Molecular weight distributions in novolactype phenol-formaldehyde polymerization

Abstract

To model the reversible novolac polymerization, five reactive species A to E have been defined. Molecules having bound CH₂OH (Q_n) are distinguished from those without it (P_n) and it is assumed that molecules of Q_n do not have more than one bound CH₂OH group. A kinetic model has been written and, based upon it, balance equations for molecules of novolac polymer in batch reactors have been derived. Based upon our earlier studies, the phenomenon of molecular shielding has been neglected. As a result, the reactivities of the ortho and para positions of phenol which are available in the literature could be used.
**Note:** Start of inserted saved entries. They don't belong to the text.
`src/rtl/regfile_dump_if.sv`:
```
// regfile_dump_if: byte stream valid/ready bus from the dump engine to the debug serializer
interface regfile_dump_if;
  logic [7:0] out_data;
  logic       out_valid;
  logic       out_ready;
  modport master(output out_data, out_valid, input out_ready);
  modport slave(input out_data, out_valid, output out_ready);
endinterface

```
`src/rtl/regfile_dump.sv`:
```
// regfile_dump: walks the register file through one async read port and streams each entry as header + LSB-first bytes
module regfile_dump #(
  parameter int DATA_W = 32,
  parameter int ADDR_W = 4,
  parameter int FIRST_REG = 0,
  parameter int LAST_REG = 15,
  parameter logic [3:0] HDR_TAG = 4'hA
) (
  input  logic              clk,
  input  logic              rst,
  input  logic              start,
  input  logic              abort,
  output logic [ADDR_W-1:0] rd_addr,
  input  logic [DATA_W-1:0] rd_data,
  output logic              busy,
  output logic              done,
  regfile_dump_if.master    o
);
  localparam int NB = DATA_W / 8;
  localparam int BW = NB > 1 ? $clog2(NB) : 1;
  localparam logic [ADDR_W-1:0] FIRST = FIRST_REG[ADDR_W-1:0];
  localparam logic [ADDR_W-1:0] LAST = LAST_REG[ADDR_W-1:0];
  localparam logic [BW-1:0] BLAST = BW'(NB - 1);
  typedef enum logic [2:0] {IDLE, LOAD, HDR, BYTE, DONE} state_t;
  state_t state;
  logic [ADDR_W-1:0] idx;
  logic [BW-1:0] bcnt;
  logic [DATA_W-1:0] word;
  logic hs;
  assign hs = o.out_valid & o.out_ready;
  // word is shifted down as bytes go out, so word[7:0] is always the next byte
  always_ff @(posedge clk) begin
    if (rst || abort) begin
      state <= IDLE;
      idx <= '0;
      bcnt <= '0;
      word <= '0;
      rd_addr <= '0;
      o.out_data <= '0;
      o.out_valid <= 1'b0;
      busy <= 1'b0;
      done <= 1'b0;
    end else begin
      case (state)
        IDLE: if (start) begin
          idx <= FIRST;
          rd_addr <= FIRST;
          busy <= 1'b1;
          state <= LOAD;
        end
        LOAD: begin
          word <= rd_data;
          o.out_valid <= 1'b1;
          o.out_data <= {HDR_TAG, 4'(idx)};
          state <= HDR;
        end
        HDR: if (hs) begin
          bcnt <= '0;
          o.out_data <= word[7:0];
          word <= word >> 8;
          state <= BYTE;
        end
        BYTE: if (hs) begin
          if (bcnt != BLAST) begin
            bcnt <= bcnt + 1'b1;
            o.out_data <= word[7:0];
            word <= word >> 8;
          end else begin
            o.out_valid <= 1'b0;
            o.out_data <= '0;
            idx <= idx + 1'b1;
            rd_addr <= idx == LAST ? '0 : idx + 1'b1;
            done <= idx == LAST;
            state <= idx == LAST ? DONE : LOAD;
          end
        end
        DONE: begin
          done <= 1'b0;
          busy <= 1'b0;
          state <= IDLE;
        end
        default: state <= IDLE;
      endcase
    end
  end
endmodule

```
`src/flat_wrapper.sv`:
```
// flat-port wrapper written by rule: the top's interface ports become plain ports
module regfile_dump_flat 
#(
  parameter int DATA_W = 32,
  parameter int ADDR_W = 4,
  parameter int FIRST_REG = 0,
  parameter int LAST_REG = 15,
  parameter logic [3:0] HDR_TAG = 4'hA
)
  (clk, rst, start, abort, rd_addr, rd_data, busy, done, o_out_data, o_out_valid, o_out_ready);
  regfile_dump_if o_i ();
  input  logic clk;
  input  logic rst;
  input  logic start;
  input  logic abort;
  output logic [ADDR_W-1:0] rd_addr;
  input  logic [DATA_W-1:0] rd_data;
  output logic busy;
  output logic done;
  output wire logic [$bits(o_i.out_data)-1:0] o_out_data;
  output wire logic [$bits(o_i.out_valid)-1:0] o_out_valid;
  input wire logic [$bits(o_i.out_ready)-1:0] o_out_ready;
  assign o_out_data = o_i.out_data;
  assign o_out_valid = o_i.out_valid;
  assign o_i.out_ready = o_out_ready;
  regfile_dump #(.DATA_W(DATA_W), .ADDR_W(ADDR_W), .FIRST_REG(FIRST_REG), .LAST_REG(LAST_REG), .HDR_TAG(HDR_TAG)) u_core (.clk(clk), .rst(rst), .start(start), .abort(abort), .rd_addr(rd_addr), .rd_data(rd_data), .busy(busy), .done(done), .o(o_i));
endmodule
```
The kinetic model for the molecular weight distribution (MWD) of reversible novolac polymer formation thus involves only one parameter. The study of the MWD of novolac polymer reveals two very important design variables: the phenol-formaldehyde ratio, [P]₀/[F]₀ , in the feed and the vacuum applied on the reactor. As the [P]₀/[F]₀ ratio is increased, the breadth of the distribution is found to increase and it undergoes a maximum at [P]₀/[F]₀ ⋍ 1.4 for the set of rate constants chosen. At this ratio, the chain length average molecular weight is also found to be the largest. Industrially, the [P]₀/[F]₀ ratio used in producing novolac polymer is 1.67 and it is usually desired that the polymer be linear with minimal branching. On application of vacuum, for a given time of polymerization, the chain length molecular weight is found to increase when the results are compared with those of batch reactors. The breadth of the distribution is also found to reduce thus giving a lower polydispersity index of the polymer formed.